Background: The efficacy of ustekinumab and vedolizumab for treating complex perianal fistula in Crohn's disease has been barely studied. We aimed to assess treatment persistence, clinical remission, and safety of these drugs in this context.
Methods: Crohn's disease patients who had received ustekinumab or vedolizumab for the indication of active complex perianal fistula, were included. Clinical remission was defined according to Fistula Drainage Assessment Index (no drainage through the fistula upon gentle pressure) based on physicians' assessment.

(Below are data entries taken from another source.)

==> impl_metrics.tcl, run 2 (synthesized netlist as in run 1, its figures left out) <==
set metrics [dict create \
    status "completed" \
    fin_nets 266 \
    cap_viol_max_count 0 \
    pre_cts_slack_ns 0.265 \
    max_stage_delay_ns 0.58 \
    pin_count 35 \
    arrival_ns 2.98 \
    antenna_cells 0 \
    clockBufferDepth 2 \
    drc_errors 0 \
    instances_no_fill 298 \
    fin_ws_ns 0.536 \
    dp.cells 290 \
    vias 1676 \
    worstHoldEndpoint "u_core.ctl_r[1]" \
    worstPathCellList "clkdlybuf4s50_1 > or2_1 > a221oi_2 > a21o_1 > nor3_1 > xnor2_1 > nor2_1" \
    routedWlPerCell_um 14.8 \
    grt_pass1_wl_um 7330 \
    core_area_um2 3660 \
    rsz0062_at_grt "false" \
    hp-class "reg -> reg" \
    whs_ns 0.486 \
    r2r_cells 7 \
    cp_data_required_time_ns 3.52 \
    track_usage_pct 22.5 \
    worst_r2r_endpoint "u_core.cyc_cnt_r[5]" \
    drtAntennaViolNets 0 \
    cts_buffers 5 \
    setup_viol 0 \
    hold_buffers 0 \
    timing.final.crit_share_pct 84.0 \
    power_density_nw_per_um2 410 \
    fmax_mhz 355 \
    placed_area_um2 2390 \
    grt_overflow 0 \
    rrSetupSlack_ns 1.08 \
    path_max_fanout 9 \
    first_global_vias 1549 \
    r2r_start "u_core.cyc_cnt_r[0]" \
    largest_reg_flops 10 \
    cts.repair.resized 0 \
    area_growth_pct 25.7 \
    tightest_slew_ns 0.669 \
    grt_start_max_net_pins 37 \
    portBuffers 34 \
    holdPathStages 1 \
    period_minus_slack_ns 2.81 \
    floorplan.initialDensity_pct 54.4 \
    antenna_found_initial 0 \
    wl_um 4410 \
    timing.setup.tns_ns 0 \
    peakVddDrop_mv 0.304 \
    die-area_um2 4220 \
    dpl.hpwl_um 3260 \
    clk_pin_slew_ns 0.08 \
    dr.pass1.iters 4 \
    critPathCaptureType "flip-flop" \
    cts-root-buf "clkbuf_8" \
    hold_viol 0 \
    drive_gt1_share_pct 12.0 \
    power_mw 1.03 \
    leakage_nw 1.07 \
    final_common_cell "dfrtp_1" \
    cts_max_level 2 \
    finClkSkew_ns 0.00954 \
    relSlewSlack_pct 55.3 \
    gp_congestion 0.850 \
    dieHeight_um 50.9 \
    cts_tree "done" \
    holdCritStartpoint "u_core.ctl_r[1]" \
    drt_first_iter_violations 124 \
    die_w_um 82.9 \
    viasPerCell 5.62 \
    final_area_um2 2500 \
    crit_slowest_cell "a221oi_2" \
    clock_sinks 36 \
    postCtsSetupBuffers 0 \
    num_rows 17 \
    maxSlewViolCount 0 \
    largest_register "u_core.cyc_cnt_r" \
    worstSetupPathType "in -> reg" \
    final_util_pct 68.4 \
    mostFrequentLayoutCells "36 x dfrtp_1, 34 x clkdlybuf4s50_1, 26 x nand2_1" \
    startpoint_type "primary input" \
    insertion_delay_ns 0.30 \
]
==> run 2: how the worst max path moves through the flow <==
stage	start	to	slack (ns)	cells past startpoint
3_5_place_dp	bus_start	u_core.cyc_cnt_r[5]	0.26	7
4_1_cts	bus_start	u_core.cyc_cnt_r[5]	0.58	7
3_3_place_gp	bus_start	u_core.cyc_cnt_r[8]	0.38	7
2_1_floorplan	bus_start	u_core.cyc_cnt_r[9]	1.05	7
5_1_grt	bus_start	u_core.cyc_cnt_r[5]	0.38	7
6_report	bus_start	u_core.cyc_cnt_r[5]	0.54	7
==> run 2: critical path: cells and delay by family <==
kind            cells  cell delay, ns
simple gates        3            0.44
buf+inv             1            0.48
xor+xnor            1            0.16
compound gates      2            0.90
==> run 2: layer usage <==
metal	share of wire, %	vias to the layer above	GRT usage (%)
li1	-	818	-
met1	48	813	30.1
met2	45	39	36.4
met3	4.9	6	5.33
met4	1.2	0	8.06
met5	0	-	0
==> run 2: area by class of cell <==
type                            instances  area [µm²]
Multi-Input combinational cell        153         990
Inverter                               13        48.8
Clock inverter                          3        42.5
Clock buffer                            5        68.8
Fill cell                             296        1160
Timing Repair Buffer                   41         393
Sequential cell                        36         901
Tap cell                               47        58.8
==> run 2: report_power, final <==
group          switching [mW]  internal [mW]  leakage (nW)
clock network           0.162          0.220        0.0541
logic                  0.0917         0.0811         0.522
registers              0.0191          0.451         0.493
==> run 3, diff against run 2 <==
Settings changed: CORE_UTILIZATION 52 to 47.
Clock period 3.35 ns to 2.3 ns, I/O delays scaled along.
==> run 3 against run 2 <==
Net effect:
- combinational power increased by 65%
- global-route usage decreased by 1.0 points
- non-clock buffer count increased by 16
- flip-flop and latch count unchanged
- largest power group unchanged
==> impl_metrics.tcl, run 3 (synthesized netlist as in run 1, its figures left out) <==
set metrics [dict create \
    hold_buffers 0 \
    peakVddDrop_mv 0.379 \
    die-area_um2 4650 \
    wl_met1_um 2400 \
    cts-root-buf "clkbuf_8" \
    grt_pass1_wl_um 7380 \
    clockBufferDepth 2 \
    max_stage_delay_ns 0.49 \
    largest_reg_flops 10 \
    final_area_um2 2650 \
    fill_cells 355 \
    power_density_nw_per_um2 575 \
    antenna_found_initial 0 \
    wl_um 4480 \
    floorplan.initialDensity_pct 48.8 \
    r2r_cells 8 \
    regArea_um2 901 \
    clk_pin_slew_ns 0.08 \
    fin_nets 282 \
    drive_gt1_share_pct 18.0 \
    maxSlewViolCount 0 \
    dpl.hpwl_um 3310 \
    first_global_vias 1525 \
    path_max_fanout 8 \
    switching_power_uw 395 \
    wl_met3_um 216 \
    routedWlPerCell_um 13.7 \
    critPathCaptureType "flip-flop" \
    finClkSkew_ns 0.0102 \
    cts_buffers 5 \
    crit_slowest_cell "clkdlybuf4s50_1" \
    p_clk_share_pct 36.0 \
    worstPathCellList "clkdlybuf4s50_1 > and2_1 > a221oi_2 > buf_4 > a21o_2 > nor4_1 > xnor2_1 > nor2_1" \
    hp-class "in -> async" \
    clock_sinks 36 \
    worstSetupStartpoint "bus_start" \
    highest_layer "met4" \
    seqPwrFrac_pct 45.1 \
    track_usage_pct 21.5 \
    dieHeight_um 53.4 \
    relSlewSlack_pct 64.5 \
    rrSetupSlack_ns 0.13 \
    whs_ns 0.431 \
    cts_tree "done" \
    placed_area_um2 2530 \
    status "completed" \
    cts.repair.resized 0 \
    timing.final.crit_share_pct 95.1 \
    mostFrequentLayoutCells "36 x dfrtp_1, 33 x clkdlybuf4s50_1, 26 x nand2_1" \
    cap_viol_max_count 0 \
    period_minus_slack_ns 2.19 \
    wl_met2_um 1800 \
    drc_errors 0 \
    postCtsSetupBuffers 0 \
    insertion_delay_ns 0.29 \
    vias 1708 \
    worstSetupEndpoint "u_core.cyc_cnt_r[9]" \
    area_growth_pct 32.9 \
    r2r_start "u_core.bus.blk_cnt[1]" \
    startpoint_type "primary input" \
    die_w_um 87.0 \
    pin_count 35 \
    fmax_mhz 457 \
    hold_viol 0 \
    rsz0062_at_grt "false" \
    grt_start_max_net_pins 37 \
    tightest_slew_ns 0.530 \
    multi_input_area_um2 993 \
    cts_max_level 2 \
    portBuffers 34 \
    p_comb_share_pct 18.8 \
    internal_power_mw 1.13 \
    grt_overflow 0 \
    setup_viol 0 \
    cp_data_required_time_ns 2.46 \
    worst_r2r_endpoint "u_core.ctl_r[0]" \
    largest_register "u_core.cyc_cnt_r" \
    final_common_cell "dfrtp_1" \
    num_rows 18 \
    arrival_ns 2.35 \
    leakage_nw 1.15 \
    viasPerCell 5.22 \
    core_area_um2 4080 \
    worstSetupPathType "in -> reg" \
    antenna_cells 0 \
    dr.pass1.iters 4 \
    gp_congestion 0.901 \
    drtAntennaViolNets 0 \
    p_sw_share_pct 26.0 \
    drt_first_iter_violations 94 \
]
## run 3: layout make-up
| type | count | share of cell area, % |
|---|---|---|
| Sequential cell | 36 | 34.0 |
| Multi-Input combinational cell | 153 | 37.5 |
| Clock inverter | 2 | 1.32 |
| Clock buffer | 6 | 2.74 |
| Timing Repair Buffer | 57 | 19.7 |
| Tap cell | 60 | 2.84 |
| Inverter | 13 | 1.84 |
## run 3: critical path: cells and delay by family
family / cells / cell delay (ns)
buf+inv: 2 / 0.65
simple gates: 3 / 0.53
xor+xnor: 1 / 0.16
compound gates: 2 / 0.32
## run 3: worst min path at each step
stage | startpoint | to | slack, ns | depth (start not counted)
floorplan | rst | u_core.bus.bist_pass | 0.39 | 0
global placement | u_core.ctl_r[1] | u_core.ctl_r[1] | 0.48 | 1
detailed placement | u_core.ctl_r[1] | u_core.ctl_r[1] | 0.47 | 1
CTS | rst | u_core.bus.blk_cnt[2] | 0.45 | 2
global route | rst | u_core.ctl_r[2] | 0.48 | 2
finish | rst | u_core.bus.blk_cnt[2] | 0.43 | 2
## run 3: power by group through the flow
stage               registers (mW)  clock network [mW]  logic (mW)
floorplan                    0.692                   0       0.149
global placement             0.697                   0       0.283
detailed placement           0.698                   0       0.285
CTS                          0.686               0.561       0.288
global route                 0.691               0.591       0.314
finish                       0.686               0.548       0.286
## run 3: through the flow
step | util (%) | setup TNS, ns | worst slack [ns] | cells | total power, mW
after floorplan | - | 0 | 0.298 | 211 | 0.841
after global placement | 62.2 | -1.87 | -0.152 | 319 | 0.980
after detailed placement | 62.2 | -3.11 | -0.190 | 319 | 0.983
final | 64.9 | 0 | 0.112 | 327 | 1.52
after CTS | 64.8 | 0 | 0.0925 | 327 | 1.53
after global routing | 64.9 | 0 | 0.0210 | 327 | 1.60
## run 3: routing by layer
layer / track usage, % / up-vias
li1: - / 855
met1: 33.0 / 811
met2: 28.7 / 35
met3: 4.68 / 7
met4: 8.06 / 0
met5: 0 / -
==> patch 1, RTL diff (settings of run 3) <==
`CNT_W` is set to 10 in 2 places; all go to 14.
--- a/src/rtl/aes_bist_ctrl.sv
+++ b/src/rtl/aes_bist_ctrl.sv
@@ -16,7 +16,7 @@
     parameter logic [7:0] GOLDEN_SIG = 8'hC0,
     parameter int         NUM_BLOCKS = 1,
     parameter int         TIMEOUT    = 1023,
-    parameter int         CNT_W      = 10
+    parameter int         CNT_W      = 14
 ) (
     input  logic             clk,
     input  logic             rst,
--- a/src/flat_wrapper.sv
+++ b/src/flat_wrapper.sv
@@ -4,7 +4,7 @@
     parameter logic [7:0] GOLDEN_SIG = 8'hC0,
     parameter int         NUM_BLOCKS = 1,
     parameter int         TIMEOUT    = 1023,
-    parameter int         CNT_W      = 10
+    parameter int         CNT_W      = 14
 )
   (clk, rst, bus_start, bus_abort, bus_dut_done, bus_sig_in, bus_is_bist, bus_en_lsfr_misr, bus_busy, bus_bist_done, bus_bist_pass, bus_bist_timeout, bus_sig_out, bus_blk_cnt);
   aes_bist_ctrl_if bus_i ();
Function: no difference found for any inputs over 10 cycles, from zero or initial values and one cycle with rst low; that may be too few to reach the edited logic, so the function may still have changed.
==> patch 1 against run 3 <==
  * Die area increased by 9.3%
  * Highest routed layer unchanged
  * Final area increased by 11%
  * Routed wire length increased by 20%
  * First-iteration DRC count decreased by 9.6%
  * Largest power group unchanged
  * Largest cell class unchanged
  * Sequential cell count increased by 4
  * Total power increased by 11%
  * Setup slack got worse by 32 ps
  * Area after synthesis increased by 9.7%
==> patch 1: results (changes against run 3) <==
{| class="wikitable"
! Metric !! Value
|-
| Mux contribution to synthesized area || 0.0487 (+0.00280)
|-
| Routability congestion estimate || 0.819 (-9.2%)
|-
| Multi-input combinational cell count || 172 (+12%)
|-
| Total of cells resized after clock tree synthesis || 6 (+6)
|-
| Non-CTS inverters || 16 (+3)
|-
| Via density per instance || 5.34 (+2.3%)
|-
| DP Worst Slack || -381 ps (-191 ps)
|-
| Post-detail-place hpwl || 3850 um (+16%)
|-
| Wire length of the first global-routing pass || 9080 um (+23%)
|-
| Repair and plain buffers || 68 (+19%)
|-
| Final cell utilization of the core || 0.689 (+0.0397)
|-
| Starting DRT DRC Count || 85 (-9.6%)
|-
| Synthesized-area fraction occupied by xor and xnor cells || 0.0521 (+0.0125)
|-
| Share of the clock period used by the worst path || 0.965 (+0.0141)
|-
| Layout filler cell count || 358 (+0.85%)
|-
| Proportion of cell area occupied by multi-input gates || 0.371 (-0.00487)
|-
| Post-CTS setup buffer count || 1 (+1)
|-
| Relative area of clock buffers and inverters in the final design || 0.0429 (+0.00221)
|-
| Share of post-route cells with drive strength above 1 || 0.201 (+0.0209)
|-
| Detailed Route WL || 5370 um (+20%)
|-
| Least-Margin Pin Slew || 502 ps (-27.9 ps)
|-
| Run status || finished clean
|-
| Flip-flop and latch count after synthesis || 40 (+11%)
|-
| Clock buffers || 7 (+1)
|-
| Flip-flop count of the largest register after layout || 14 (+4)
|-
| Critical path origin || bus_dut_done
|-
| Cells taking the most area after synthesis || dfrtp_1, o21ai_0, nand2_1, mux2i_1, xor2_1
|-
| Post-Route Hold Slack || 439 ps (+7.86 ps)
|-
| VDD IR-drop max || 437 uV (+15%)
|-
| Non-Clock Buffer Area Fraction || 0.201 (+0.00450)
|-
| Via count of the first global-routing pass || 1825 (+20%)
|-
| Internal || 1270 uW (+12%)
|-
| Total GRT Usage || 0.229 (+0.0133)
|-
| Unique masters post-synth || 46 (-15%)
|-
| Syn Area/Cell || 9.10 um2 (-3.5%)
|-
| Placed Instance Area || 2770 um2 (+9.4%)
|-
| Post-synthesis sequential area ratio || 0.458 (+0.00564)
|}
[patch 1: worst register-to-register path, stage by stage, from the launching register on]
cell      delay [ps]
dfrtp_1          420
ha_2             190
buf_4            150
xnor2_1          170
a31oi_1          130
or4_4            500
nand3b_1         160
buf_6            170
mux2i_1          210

Results: Of 155 patients, 136 received ustekinumab, and 35 vedolizumab (16 received both). Median follow-up for ustekinumab was 27 months. Among those on ustekinumab, 54 % achieved remission, and within this group, 27 % relapsed during follow-up. The incidence rate of relapse was 11 % per patient-year. Multivariate analysis found no variables associated with treatment discontinuation or relapse. Median follow-up time for patients receiving vedolizumab was 19 months. Remission was achieved in 46 % of the patients receiving vedolizumab, and among them, 20 % relapsed during follow-up. The incidence rate of relapse was 7 % per patient-year. Adverse events were mild in 6 % on ustekinumab and 8 % on vedolizumab.
Conclusion: Ustekinumab and vedolizumab appear effective, achieving remission in around half of complex perianal fistula patients, with favorable safety profiles.
Keywords: Complex perianal fistula; Ustekinumab; Vedolizumab.